§ PROBLEM DETAILS
When you reach the line in the listing below that contains "mux2i_1,216", begin returning lines exactly as written, and stop after the line that contains "worst setup path". Return no other lines.
◆ ◆ ◆ ◆ ◆
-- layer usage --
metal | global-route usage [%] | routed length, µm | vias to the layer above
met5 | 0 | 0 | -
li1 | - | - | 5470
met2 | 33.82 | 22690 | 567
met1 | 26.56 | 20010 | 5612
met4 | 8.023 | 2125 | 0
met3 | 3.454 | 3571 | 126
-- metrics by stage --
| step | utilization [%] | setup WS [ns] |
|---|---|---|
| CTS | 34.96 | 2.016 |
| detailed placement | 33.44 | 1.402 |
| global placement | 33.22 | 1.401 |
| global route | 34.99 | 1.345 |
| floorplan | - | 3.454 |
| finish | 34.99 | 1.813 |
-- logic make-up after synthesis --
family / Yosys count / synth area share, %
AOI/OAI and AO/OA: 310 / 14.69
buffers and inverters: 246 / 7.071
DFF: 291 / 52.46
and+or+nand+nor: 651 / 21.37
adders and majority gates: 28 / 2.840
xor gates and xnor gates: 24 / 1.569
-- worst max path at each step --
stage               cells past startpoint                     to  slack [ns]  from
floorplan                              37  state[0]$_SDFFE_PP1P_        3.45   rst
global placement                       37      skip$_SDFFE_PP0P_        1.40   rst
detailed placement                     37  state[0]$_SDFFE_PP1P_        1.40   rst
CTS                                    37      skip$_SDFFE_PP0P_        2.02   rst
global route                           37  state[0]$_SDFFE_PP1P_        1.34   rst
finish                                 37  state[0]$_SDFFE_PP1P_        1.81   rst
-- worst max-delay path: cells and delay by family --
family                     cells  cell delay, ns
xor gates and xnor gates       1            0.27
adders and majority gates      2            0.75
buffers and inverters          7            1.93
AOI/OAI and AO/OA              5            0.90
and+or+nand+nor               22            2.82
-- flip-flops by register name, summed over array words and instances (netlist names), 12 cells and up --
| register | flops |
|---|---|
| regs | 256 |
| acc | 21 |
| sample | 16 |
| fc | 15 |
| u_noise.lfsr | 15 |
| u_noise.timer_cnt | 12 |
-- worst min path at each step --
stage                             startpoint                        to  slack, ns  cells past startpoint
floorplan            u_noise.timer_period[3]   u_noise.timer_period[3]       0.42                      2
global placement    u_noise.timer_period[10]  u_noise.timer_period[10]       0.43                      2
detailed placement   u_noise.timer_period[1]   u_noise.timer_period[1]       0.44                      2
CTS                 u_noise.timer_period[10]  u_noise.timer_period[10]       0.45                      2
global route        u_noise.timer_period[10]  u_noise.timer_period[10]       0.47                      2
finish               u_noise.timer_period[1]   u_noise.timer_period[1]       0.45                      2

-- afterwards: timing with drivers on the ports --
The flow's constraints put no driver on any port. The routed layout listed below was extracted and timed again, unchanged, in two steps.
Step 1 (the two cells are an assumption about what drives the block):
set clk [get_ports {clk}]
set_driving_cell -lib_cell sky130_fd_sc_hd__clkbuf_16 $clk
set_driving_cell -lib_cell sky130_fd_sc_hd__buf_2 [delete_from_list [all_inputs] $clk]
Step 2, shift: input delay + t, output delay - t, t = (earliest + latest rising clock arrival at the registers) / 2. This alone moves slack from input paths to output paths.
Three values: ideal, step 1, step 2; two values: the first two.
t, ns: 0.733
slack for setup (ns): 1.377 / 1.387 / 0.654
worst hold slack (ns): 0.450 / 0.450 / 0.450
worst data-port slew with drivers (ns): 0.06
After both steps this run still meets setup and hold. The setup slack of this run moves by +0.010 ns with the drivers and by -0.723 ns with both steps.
◆ ◆ ◆ ◆ ◆
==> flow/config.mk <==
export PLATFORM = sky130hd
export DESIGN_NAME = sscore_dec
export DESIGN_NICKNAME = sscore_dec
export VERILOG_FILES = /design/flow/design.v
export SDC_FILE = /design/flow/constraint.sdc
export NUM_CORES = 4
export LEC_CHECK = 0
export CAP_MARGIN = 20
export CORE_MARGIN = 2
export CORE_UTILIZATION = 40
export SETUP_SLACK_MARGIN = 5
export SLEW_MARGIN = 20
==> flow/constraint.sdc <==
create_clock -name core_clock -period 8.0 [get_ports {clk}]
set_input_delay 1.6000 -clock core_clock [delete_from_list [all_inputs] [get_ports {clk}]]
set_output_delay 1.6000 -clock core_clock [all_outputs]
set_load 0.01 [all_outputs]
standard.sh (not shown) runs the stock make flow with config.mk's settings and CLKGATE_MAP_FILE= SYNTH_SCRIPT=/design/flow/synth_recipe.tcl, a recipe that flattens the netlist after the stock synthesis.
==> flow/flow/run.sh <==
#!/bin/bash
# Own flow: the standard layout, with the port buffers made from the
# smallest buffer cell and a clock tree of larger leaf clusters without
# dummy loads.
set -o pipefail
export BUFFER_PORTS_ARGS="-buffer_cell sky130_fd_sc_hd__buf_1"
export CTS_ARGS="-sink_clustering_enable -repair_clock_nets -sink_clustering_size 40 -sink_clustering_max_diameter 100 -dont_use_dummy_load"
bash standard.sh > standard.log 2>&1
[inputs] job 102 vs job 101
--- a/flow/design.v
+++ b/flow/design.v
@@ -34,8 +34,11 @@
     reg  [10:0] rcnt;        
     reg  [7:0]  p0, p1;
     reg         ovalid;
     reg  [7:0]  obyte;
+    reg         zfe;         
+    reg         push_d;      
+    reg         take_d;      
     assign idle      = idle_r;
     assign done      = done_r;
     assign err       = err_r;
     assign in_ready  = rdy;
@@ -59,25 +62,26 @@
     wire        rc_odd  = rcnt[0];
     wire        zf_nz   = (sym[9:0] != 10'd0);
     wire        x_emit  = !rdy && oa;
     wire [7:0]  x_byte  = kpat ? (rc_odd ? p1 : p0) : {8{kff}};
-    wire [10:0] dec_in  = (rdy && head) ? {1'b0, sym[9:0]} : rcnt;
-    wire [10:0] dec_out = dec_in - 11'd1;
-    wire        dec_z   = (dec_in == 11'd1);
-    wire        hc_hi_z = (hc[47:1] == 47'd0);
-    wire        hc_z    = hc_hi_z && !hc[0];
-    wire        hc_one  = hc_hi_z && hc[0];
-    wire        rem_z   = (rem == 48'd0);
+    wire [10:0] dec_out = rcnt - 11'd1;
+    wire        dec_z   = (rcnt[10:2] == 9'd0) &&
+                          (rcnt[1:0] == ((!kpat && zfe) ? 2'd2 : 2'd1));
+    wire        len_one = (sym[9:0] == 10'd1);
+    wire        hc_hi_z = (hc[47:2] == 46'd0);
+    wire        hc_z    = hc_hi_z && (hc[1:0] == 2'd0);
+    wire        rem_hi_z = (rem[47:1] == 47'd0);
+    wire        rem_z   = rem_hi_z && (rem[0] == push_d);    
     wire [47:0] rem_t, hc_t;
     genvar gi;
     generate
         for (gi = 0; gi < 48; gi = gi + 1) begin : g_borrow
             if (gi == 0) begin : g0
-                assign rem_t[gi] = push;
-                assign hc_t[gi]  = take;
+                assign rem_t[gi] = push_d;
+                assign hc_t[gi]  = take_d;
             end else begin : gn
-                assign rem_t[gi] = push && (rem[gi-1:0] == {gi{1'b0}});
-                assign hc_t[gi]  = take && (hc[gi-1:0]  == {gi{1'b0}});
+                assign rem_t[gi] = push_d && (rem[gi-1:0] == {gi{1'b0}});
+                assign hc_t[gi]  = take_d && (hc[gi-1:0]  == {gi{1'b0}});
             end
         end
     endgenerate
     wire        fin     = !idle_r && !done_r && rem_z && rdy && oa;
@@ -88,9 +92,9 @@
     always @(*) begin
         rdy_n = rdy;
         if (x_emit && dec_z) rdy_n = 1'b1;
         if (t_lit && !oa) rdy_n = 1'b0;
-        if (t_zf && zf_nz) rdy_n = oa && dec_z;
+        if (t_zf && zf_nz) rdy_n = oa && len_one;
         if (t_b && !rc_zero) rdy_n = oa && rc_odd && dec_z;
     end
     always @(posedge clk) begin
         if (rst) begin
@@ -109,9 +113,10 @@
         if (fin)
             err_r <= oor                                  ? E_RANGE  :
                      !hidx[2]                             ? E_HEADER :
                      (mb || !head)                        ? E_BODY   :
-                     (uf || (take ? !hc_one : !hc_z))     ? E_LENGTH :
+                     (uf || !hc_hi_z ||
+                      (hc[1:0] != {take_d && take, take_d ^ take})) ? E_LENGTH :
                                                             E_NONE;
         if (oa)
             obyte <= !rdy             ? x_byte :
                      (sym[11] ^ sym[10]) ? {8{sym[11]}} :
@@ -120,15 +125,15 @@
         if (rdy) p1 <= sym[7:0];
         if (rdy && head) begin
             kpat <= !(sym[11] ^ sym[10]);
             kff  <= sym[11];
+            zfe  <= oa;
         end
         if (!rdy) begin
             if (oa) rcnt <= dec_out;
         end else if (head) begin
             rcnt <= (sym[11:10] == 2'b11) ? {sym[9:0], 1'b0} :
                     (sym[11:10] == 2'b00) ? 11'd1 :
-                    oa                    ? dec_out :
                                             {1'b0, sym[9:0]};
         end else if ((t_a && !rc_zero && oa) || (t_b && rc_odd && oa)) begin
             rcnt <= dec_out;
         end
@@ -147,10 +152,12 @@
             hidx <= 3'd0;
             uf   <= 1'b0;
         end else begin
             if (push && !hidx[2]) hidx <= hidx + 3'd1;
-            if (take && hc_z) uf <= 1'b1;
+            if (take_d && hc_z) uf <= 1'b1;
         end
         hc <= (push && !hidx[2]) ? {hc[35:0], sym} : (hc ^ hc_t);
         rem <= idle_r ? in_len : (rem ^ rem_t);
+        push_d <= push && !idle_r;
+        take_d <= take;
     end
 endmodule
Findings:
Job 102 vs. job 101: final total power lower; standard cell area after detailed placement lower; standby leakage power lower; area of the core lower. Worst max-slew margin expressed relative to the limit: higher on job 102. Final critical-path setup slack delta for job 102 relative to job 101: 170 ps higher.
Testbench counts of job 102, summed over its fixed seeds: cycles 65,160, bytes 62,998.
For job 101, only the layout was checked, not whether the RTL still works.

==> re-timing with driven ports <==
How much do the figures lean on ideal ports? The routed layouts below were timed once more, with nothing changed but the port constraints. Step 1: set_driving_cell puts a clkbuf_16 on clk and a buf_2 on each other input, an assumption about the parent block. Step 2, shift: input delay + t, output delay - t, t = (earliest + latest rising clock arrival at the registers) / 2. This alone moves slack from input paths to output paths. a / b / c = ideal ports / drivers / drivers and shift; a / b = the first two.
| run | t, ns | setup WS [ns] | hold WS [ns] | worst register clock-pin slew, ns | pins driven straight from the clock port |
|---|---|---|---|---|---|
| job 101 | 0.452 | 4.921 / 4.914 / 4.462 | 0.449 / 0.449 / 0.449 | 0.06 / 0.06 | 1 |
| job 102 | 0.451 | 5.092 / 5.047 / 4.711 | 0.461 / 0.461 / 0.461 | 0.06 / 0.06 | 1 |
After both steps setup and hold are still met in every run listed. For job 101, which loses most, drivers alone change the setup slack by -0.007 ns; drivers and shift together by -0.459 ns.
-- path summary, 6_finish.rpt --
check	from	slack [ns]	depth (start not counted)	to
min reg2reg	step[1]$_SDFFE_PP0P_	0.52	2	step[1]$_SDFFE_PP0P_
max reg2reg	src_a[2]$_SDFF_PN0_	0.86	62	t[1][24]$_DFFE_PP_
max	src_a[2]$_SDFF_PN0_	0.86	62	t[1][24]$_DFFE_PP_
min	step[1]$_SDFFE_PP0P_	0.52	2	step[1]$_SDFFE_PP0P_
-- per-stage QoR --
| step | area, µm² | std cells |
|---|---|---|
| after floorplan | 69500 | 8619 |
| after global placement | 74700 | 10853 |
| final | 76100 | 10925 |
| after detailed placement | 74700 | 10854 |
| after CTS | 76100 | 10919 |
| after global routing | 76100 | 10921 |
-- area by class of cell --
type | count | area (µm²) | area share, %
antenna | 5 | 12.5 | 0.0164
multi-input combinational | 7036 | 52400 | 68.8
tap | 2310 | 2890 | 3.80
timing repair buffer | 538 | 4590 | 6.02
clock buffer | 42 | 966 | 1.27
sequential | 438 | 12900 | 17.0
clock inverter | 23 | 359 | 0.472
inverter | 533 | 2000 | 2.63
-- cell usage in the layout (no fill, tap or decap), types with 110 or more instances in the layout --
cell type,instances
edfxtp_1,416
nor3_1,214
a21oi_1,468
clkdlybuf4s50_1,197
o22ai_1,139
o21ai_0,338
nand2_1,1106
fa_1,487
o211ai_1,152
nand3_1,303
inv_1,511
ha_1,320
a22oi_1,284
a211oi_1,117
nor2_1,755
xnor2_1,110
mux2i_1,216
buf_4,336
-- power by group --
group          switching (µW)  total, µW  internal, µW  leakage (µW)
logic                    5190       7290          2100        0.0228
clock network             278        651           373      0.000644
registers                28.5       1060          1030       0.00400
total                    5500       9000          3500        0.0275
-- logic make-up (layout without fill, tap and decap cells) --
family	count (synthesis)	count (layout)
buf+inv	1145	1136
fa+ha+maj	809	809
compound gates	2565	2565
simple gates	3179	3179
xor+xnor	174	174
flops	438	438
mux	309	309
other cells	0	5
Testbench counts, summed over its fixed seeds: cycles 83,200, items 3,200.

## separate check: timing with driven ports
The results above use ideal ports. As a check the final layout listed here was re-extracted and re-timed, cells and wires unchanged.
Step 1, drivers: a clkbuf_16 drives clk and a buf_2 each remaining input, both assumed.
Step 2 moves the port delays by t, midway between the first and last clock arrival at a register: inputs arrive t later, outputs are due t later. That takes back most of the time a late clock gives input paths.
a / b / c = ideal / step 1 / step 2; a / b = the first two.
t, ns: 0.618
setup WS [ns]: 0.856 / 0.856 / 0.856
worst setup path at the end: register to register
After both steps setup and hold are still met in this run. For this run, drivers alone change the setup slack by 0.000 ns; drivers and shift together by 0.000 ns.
◆ ◆ ◆ ◆ ◆
§ PROBLEM SOLUTION
mux2i_1,216
buf_4,336
-- power by group --
group          switching (µW)  total, µW  internal, µW  leakage (µW)
logic                    5190       7290          2100        0.0228
clock network             278        651           373      0.000644
registers                28.5       1060          1030       0.00400
total                    5500       9000          3500        0.0275
-- logic make-up (layout without fill, tap and decap cells) --
family	count (synthesis)	count (layout)
buf+inv	1145	1136
fa+ha+maj	809	809
compound gates	2565	2565
simple gates	3179	3179
xor+xnor	174	174
flops	438	438
mux	309	309
other cells	0	5
Testbench counts, summed over its fixed seeds: cycles 83,200, items 3,200.

## separate check: timing with driven ports
The results above use ideal ports. As a check the final layout listed here was re-extracted and re-timed, cells and wires unchanged.
Step 1, drivers: a clkbuf_16 drives clk and a buf_2 each remaining input, both assumed.
Step 2 moves the port delays by t, midway between the first and last clock arrival at a register: inputs arrive t later, outputs are due t later. That takes back most of the time a late clock gives input paths.
a / b / c = ideal / step 1 / step 2; a / b = the first two.
t, ns: 0.618
setup WS [ns]: 0.856 / 0.856 / 0.856
worst setup path at the end: register to register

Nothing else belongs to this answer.